Filter the material below so that only lines containing "asynchronous" remain.

*** AVAILABLE DATA Section Begins ***

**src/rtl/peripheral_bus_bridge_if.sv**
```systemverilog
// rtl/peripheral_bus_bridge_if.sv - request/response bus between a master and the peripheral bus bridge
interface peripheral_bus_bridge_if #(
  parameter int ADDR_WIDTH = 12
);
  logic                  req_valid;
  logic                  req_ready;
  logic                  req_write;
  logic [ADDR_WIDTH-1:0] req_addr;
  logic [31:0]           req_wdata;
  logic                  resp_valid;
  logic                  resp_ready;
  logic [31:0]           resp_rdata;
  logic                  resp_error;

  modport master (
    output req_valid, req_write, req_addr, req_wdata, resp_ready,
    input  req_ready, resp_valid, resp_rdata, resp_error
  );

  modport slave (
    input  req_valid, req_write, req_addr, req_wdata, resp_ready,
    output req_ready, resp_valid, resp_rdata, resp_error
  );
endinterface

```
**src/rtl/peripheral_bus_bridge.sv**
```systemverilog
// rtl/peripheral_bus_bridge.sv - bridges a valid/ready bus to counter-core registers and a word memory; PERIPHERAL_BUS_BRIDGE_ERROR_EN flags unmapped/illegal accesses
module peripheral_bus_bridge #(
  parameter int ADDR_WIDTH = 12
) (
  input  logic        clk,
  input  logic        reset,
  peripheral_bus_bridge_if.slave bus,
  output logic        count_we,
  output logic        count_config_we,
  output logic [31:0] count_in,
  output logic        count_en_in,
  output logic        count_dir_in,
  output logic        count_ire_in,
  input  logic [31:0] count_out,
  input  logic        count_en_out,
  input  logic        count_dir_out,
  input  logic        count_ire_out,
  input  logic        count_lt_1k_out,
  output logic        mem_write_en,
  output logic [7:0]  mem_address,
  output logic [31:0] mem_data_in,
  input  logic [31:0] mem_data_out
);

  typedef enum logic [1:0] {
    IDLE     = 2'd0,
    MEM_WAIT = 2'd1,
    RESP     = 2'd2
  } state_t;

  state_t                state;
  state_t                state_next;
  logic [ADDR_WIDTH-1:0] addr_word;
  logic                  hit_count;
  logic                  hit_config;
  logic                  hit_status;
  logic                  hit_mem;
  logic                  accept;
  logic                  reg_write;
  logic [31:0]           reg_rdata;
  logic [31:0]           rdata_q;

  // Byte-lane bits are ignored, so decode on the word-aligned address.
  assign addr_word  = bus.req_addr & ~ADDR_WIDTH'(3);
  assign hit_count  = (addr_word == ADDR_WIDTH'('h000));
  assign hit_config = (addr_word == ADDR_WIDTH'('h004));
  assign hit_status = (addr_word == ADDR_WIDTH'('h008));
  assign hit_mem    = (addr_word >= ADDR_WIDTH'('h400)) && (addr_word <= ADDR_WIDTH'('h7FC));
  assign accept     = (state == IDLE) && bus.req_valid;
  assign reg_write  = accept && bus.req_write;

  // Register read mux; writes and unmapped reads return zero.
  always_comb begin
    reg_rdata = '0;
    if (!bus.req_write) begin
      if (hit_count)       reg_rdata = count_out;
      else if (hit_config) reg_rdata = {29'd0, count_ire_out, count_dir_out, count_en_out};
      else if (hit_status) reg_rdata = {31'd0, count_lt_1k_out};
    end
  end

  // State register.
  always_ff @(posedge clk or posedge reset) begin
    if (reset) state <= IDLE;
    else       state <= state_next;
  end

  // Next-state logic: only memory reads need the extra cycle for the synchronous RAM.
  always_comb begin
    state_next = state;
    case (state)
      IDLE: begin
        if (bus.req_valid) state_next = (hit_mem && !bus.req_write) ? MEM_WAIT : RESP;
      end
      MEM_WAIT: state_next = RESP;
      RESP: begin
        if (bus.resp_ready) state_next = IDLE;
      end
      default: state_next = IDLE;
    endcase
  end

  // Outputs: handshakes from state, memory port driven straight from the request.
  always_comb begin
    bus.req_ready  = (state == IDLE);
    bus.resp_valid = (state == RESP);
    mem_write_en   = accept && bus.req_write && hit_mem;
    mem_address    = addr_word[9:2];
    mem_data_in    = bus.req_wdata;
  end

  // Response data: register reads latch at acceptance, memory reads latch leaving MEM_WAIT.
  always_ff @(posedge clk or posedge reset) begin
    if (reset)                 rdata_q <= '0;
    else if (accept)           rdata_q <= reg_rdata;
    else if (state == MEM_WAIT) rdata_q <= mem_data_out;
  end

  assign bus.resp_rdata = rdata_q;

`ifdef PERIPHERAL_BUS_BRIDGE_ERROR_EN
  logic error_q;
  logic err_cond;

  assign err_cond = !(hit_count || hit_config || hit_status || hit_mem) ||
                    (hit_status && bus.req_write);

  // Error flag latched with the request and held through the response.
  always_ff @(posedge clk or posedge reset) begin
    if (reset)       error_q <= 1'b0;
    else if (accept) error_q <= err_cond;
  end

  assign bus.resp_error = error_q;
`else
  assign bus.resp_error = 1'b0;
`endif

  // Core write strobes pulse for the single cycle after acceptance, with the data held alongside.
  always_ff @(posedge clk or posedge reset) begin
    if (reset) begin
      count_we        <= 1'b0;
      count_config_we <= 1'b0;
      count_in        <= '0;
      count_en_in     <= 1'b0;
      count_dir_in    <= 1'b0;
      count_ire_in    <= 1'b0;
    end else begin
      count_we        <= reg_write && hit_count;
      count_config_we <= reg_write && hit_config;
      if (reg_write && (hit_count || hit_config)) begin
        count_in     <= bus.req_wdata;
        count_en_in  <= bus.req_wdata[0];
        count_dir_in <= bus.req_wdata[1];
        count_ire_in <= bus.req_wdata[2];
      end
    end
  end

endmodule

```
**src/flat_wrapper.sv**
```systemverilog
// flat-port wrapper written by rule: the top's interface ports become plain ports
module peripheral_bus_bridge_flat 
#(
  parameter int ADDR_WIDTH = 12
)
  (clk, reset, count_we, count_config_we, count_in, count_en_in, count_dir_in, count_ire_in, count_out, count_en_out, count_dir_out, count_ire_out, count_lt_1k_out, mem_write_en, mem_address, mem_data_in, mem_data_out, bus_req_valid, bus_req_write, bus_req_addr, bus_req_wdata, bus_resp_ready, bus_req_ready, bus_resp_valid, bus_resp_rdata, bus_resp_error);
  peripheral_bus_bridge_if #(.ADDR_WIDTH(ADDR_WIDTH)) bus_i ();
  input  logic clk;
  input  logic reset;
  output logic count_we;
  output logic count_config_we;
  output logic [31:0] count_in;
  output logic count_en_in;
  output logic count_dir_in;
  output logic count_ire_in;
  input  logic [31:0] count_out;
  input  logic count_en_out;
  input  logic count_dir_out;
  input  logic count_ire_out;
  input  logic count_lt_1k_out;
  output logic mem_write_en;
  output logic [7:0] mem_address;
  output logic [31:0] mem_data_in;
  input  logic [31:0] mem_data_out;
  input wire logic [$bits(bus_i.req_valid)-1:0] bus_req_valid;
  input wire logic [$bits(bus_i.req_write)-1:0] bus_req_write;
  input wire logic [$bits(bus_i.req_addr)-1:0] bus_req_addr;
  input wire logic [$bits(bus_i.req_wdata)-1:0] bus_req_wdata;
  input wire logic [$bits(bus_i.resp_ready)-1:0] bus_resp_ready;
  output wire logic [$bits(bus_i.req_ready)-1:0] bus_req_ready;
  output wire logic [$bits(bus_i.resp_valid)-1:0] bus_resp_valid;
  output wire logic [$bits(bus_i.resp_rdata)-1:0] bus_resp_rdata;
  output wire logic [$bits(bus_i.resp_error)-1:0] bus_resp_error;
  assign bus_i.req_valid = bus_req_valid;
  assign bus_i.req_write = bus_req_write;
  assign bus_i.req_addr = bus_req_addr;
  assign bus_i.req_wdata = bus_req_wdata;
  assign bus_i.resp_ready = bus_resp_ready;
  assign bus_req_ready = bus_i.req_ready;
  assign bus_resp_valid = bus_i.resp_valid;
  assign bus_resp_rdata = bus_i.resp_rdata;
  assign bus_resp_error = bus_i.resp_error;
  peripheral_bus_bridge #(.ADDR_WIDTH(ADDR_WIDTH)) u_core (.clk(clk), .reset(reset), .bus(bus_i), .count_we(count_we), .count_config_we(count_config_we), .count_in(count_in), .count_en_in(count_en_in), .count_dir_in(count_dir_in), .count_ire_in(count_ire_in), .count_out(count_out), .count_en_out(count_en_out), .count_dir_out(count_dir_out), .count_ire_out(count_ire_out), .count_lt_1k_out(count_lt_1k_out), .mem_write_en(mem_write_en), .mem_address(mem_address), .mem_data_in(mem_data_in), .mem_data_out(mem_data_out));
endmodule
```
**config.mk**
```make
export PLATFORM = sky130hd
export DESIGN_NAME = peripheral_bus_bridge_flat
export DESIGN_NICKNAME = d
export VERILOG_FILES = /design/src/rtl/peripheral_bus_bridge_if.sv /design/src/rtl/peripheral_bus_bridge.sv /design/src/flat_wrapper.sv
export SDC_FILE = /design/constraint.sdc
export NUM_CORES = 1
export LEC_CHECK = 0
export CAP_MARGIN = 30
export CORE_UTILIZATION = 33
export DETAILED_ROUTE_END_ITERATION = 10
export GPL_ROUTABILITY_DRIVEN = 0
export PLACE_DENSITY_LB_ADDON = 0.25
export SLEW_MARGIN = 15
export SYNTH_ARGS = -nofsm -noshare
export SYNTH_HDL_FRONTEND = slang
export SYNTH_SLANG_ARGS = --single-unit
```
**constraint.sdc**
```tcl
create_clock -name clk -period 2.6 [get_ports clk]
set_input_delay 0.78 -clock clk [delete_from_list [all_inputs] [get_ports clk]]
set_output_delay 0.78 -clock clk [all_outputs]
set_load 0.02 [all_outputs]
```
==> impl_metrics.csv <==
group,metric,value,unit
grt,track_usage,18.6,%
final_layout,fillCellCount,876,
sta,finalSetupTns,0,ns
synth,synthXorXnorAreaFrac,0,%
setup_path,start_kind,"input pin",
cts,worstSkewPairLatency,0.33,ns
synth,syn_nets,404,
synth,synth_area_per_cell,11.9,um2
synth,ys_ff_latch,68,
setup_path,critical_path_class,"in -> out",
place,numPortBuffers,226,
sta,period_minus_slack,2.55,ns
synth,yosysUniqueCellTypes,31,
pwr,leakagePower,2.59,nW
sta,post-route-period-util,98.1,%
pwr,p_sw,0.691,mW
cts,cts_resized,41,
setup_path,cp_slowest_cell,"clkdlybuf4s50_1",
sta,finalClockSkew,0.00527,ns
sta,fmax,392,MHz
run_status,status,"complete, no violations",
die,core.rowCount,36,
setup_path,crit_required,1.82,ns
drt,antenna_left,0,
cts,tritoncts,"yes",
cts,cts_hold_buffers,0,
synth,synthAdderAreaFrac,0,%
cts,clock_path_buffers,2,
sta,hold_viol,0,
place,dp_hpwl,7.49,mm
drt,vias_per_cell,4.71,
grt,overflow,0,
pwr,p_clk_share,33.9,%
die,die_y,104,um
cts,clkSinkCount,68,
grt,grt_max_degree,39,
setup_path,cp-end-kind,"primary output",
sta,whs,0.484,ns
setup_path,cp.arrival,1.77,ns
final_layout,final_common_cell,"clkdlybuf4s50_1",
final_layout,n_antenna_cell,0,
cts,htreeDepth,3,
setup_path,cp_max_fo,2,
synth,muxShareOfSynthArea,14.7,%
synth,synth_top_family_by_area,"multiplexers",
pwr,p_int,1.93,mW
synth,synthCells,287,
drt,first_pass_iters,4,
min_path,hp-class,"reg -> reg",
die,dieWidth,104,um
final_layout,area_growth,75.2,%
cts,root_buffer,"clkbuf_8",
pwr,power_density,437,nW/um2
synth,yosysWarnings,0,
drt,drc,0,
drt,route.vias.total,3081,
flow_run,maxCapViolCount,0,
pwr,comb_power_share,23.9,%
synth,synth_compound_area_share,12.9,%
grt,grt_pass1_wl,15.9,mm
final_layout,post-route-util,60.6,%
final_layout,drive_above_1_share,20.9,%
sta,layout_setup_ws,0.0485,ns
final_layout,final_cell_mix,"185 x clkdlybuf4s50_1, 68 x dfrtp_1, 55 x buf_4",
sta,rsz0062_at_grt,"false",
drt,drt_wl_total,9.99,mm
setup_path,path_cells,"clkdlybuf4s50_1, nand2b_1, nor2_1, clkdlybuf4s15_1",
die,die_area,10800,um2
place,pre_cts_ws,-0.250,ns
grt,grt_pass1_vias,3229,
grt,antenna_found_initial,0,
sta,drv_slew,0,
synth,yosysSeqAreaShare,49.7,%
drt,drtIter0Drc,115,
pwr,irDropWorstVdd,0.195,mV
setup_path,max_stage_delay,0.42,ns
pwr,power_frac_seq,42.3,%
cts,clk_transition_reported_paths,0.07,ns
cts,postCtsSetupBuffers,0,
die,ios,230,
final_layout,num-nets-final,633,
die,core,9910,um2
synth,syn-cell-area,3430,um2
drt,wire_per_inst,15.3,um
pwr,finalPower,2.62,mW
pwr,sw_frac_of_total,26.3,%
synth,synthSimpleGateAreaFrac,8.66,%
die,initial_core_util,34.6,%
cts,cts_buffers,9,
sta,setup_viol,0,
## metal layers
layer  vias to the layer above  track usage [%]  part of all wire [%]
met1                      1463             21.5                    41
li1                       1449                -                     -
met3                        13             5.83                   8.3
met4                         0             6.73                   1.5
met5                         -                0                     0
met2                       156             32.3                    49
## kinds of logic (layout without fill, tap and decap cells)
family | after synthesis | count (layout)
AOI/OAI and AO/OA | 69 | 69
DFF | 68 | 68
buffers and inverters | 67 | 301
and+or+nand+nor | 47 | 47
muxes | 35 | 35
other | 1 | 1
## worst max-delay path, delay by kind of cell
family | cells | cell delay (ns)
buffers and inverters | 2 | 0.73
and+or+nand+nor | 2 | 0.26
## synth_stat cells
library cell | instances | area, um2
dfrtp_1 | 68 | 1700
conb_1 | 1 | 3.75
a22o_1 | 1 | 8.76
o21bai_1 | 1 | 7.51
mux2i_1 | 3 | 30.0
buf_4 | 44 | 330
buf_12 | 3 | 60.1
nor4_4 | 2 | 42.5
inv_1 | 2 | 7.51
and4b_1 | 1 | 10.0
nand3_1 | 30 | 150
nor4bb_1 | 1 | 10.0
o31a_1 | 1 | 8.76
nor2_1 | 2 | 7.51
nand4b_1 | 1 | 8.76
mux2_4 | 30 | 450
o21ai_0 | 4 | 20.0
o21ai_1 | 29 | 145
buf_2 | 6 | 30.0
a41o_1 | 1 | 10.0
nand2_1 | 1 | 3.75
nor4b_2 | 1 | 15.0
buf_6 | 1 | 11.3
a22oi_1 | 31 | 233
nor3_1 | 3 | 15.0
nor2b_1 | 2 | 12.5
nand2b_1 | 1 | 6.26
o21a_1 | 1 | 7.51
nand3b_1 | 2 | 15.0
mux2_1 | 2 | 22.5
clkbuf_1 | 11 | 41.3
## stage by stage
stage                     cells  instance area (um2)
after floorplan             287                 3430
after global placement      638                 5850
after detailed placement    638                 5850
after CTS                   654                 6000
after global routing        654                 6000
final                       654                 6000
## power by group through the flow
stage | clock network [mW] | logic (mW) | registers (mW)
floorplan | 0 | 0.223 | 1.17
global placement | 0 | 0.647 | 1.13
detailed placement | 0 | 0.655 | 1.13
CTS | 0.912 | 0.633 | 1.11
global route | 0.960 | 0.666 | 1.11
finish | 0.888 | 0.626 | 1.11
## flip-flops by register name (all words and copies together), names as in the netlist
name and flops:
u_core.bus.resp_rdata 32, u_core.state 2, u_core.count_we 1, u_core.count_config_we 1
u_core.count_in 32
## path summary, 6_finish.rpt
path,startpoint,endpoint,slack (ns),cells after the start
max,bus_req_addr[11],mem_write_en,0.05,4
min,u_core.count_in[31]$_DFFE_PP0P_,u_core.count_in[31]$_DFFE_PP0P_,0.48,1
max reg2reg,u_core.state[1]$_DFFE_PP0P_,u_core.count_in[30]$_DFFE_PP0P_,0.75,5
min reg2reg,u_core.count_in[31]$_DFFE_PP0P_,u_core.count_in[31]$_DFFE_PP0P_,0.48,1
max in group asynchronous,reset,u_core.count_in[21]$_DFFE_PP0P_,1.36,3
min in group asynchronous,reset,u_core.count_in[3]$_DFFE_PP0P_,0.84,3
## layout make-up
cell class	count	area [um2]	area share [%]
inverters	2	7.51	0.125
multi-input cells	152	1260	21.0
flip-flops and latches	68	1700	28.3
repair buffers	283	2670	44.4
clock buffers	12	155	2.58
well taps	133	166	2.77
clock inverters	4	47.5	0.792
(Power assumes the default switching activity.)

*** AVAILABLE DATA Section Ends ***

→ **EXPECTED ANSWER**
max in group asynchronous,reset,u_core.count_in[21]$_DFFE_PP0P_,1.36,3
min in group asynchronous,reset,u_core.count_in[3]$_DFFE_PP0P_,0.84,3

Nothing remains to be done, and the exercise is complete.